TASK STATEMENT:
Lines with "bash": please show every one of them from the listing below.

INPUT MATERIAL:
From an optimization exercise on the open Yosys and OpenROAD flow, aimed at small area and a short achievable clock period; shortcuts taken in it are not production practice. Function was not checked in any run shown here: the RTL went through the layout flow alone. Power figures rest on the tool's default switching activity, not on a simulated workload.

===== flow/flow/run.sh =====
#!/bin/bash
# Layout flow: the standard ORFS flow with two changes.
#  1. Synthesis extracts full/half adder cells only inside the carry-save
#     cells (csa_fa, csa_ha); the other adders are left to ABC, so their
#     carry chains are not built from slow full-adder cells.  Registers are
#     untouched, so they match the standard synthesis.
#  2. The port buffers use the smallest buffer cell; timing repair upsizes
#     the ones on critical paths.
set -euo pipefail
HERE=$PWD
sed 's/^\(  extract_fa {\*}\[dont_use_extract_fa_args\]\)$/\1 csa_fa csa_ha/' \
  "$FLOW_HOME/scripts/synth.tcl" > "$HERE/synth_sel.tcl"
grep -q 'dont_use_extract_fa_args\] csa_fa csa_ha' "$HERE/synth_sel.tcl"
sed "s#^source \$::env(SCRIPTS_DIR)/synth.tcl\$#source $HERE/synth_sel.tcl#" \
  "$HERE/synth_recipe.tcl" > "$HERE/synth_recipe_sel.tcl"
grep -q "source $HERE/synth_sel.tcl" "$HERE/synth_recipe_sel.tcl"
export BUFFER_PORTS_ARGS="-buffer_cell sky130_fd_sc_hd__buf_1"
bash standard.sh SYNTH_SCRIPT="$HERE/synth_recipe_sel.tcl" finish > standard.log 2>&1

===== flow/constraint.sdc =====
create_clock -name core_clock -period 8.5 [get_ports {clk}]
set_input_delay 1.7000 -clock core_clock [delete_from_list [all_inputs] [get_ports {clk}]]
set_output_delay 1.7000 -clock core_clock [all_outputs]
set_load 0.01 [all_outputs]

EXERCISE SOLUTION:
#!/bin/bash
bash standard.sh SYNTH_SCRIPT="$HERE/synth_recipe_sel.tcl" finish > standard.log 2>&1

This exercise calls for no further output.